Résolument moins fiables que les autobus réguliers, les minibus électriques ont heurté un mur en 2011. À deux reprises cet été-là, des batteries surchauffent et prennent feu. Les radios privées en font leurs choux gras. Le RTC retire préventivement tous les Écolobus de la route, le temps de faire la lumière sur les causes.

Il faudra 11 mois pour qu'un comité d'experts conclue à un problème de piles et de côtes. Deux cent mille dollars sont investis dans des batteries améliorées. Le parcours est revu et surtout aplani. Les problèmes s'estompent, mais les médias demeurent attentifs à tous les petits ennuis mécaniques. Le maire Labeaume renie le produit et s'engage à ne plus en acheter.

A posteriori, M. Normand pense toujours que l'idée d'une navette particulière pour desservir le quartier sensible du Vieux-Québec - où le bruit des bus et les vapeurs d'essence irritaient les citoyens - était bonne. La clientèle locale et touristique a d'ailleurs embarqué dans le projet. L'Écolobus transportait en moyenne 850 personnes par jour, soit plus de 300 000 par année. «Sur le fond, c'est un succès», dit-il.

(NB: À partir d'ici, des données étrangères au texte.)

File: src/rtl/obstacle_pkg.sv
// obstacle_pkg: shared state type and helper math for the obstacle bank
package obstacle_pkg;
  typedef enum logic [1:0] {IDLE, RUN, FROZEN} obs_state_t;
  function automatic logic [31:0] lfsr_next(input logic [31:0] state, input logic [31:0] taps);
    return {state[30:0], ^(state & taps)};
  endfunction
  function automatic logic [31:0] gap_clamp(input logic [31:0] v, input logic [31:0] lo, input logic [31:0] hi);
    return v <= lo ? lo : v >= hi ? hi : v;
  endfunction
endpackage

File: src/rtl/obstacle_bank_if.sv
// obstacle_bank_if: game-control inputs and bar outputs of the obstacle bank
interface obstacle_bank_if #(
  parameter int N_BARS = 3,
  parameter int X_W    = 10,
  parameter int Y_W    = 9,
  parameter int LFSR_W = 9
);
  logic                    game_start;
  logic                    lose;
  logic                    restart;
  logic [9:0]              score;
  logic [LFSR_W-1:0]       seed_in;
  logic [N_BARS*X_W-1:0]   x_bar;
  logic [N_BARS*Y_W-1:0]   y_gap;
  logic [N_BARS-1:0]       wraps;
  logic [N_BARS-1:0]       pass;
  logic [1:0]              level;
  modport master (output game_start, lose, restart, score, seed_in,
                  input  x_bar, y_gap, wraps, pass, level);
  modport slave  (input  game_start, lose, restart, score, seed_in,
                  output x_bar, y_gap, wraps, pass, level);
endinterface

File: src/rtl/bar_tick_div.sv
// bar_tick_div: period counter that pulses tick on its last count and wraps to zero
module bar_tick_div #(
  parameter int W = 32
) (
  input  logic         clk,
  input  logic         rst,
  input  logic         en,
  input  logic         clr,
  input  logic [W-1:0] period,
  output logic         tick
);
  logic [W-1:0] cnt_q, cnt_d;
  // >= keeps a freshly shortened period from overrunning
  always_comb begin
    tick  = en && cnt_q >= period - 1'b1;
    cnt_d = clr ? '0 : !en ? cnt_q : tick ? '0 : cnt_q + 1'b1;
  end
  // counter register
  always_ff @(posedge clk) begin
    if (rst) cnt_q <= '0;
    else cnt_q <= cnt_d;
  end
endmodule

File: src/rtl/obstacle_bank.sv
// obstacle_bank: scrolling bar generator with shared LFSR gaps and score-driven speed
module obstacle_bank
  import obstacle_pkg::*;
#(
  parameter int unsigned N_BARS     = 3,
  parameter int unsigned X_W        = 10,
  parameter int unsigned Y_W        = 9,
  parameter int unsigned LFSR_W     = 9,
  parameter logic [LFSR_W-1:0] LFSR_TAPS = 9'h1AC,
  parameter int unsigned START_X    = 400,
  parameter int unsigned SPACING    = 240,
  parameter int unsigned GAP_MIN    = 120,
  parameter int unsigned GAP_MAX    = 360,
  parameter int unsigned SPEED_L1   = 300000,
  parameter int unsigned SPEED_L2   = 225000,
  parameter int unsigned SPEED_L3   = 150000,
  parameter int unsigned LVL2_SCORE = 5,
  parameter int unsigned LVL3_SCORE = 15,
  parameter int unsigned BIRD_X     = 100
) (
  input logic             clk_25MHz,
  input logic             reset,
  obstacle_bank_if.slave  bus
);
  localparam logic [X_W-1:0] X_WRAP = X_W'(N_BARS*SPACING - 1);
  localparam logic [X_W-1:0] X_BIRD = X_W'(BIRD_X);
  localparam logic [Y_W-1:0] Y_MID  = Y_W'((GAP_MIN + GAP_MAX) / 2);
  localparam logic [9:0]     LVL2   = 10'(LVL2_SCORE);
  localparam logic [9:0]     LVL3   = 10'(LVL3_SCORE);

  obs_state_t        state_q, state_d;
  logic [1:0]        level_q, level_d;
  logic [LFSR_W-1:0] lfsr_q, lfsr_d, seed, lfsr_step;
  logic [N_BARS-1:0] wrap_hit, pass_hit, wraps_q, pass_q;
  logic [Y_W-1:0]    gap_new;
  logic [31:0]       period;
  logic              tick, reload;

  // run/frozen/restart sequencing
  always_comb begin
    state_d = (state_q == IDLE && bus.game_start && !bus.lose) ? RUN :
              (state_q == RUN && bus.lose)                     ? FROZEN :
              (state_q == FROZEN && bus.restart)               ? IDLE : state_q;
    reload  = state_d == IDLE;
  end

  // speed level, period lookup and shared LFSR advance
  always_comb begin
    level_d   = bus.score < LVL2 ? 2'd0 : bus.score < LVL3 ? 2'd1 : 2'd2;
    period    = level_q == 2'd0 ? 32'(SPEED_L1) : level_q == 2'd1 ? 32'(SPEED_L2) : 32'(SPEED_L3);
    seed      = bus.seed_in == '0 ? LFSR_W'(1) : bus.seed_in;
    lfsr_step = LFSR_W'(lfsr_next(32'(lfsr_q), 32'(LFSR_TAPS)));
    lfsr_d    = state_q == IDLE ? seed : |wrap_hit ? (lfsr_step == '0 ? LFSR_W'(1) : lfsr_step) : lfsr_q;
    gap_new   = Y_W'(gap_clamp(32'(lfsr_q), GAP_MIN, GAP_MAX));
  end

  // the lose cycle is masked so a coinciding tick cannot move the bars
  bar_tick_div #(.W(32)) u_div (
    .clk    (clk_25MHz),
    .rst    (reset),
    .en     (state_q == RUN && !bus.lose),
    .clr    (reload),
    .period (period),
    .tick   (tick)
  );

  // shared control registers
  always_ff @(posedge clk_25MHz) begin
    if (reset) begin
      state_q <= IDLE;
      level_q <= '0;
      lfsr_q  <= seed;
      wraps_q <= '0;
      pass_q  <= '0;
    end else begin
      state_q <= state_d;
      level_q <= level_d;
      lfsr_q  <= lfsr_d;
      wraps_q <= wrap_hit;
      pass_q  <= pass_hit;
    end
  end

  for (genvar i = 0; i < N_BARS; i++) begin : g_bar
    localparam logic [X_W-1:0] X0 = X_W'(START_X + i*SPACING);
    logic [X_W-1:0] x_q, x_d;
    logic [Y_W-1:0] y_q, y_d;
    assign wrap_hit[i] = tick && x_q == '0;
    assign pass_hit[i] = tick && x_q == X_BIRD;
    // scroll left, respawn at the far edge with a fresh gap
    always_comb begin
      x_d = reload ? X0 : wrap_hit[i] ? X_WRAP : tick ? x_q - 1'b1 : x_q;
      y_d = reload ? Y_MID : wrap_hit[i] ? gap_new : y_q;
    end
    // bar position and gap registers
    always_ff @(posedge clk_25MHz) begin
      if (reset) begin
        x_q <= X0;
        y_q <= Y_MID;
      end else begin
        x_q <= x_d;
        y_q <= y_d;
      end
    end
    assign bus.x_bar[i*X_W +: X_W] = x_q;
    assign bus.y_gap[i*Y_W +: Y_W] = y_q;
  end

  assign bus.wraps = wraps_q;
  assign bus.pass  = pass_q;
  assign bus.level = level_q;
endmodule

Coûts d'entretien faramineux

Le véhicule, par contre, a déçu. Même s'il ne coûtait pas cher d'énergie, les coûts d'entretien au kilomètre étaient rendus six fois plus élevés que ceux d'un bus ordinaire au diesel. «Ce n'était peut-être pas le plus adapté à notre réalité de côtes et de climat», résume l'actuel président du RTC, qui n'a rien à voir avec ce choix fait bien avant son entrée en politique. À l'avenir, il compte se tourner «vers des solutions qui sont plus éprouvées».

Des recherches et même des visites d'usines ont déjà été faites en vue de l'achat de midibus hybrides. Il est prévu d'acheter 22 de ces véhicules légèrement plus longs en 2016, puis une dizaine d'autres en 2017. Le service sera étendu à tous les quartiers centraux et même à certaines banlieues. Un budget de 30 millions $ est déjà réservé.

Le maire Régis Labeaume, lui, ne pleurera pas les Écolobus. «J'ai un deuil d'au moins une heure à faire. C'est vendredi à soir. On va ouvrir une petite bouteille de rouge là-dessus», a-t-il déclaré aux journalistes vendredi.